== Provided information ==
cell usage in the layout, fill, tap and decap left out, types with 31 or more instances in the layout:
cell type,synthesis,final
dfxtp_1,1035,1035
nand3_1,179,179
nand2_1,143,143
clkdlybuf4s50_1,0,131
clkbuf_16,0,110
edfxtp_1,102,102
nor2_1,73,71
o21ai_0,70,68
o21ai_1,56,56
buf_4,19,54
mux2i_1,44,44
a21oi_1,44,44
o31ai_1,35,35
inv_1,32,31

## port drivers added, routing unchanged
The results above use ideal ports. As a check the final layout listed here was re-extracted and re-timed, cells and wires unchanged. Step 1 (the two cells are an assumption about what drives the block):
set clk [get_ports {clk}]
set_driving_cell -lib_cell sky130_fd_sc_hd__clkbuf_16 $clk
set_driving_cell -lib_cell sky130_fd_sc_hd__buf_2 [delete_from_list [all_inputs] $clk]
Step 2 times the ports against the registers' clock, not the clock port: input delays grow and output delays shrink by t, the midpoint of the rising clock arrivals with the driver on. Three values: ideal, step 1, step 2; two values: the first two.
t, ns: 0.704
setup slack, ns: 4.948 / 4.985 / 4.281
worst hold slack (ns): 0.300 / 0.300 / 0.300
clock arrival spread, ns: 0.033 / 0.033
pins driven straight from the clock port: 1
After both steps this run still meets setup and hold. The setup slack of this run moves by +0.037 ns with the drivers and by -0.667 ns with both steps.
===
Your instructions: Please give again the lines above between the line holding "nand2_1,143,143" and the line holding "## port drivers added, routing unchanged", inclusive, exactly as they are and with nothing added.

Completed task:
nand2_1,143,143
clkdlybuf4s50_1,0,131
clkbuf_16,0,110
edfxtp_1,102,102
nor2_1,73,71
o21ai_0,70,68
o21ai_1,56,56
buf_4,19,54
mux2i_1,44,44
a21oi_1,44,44
o31ai_1,35,35
inv_1,32,31

## port drivers added, routing unchanged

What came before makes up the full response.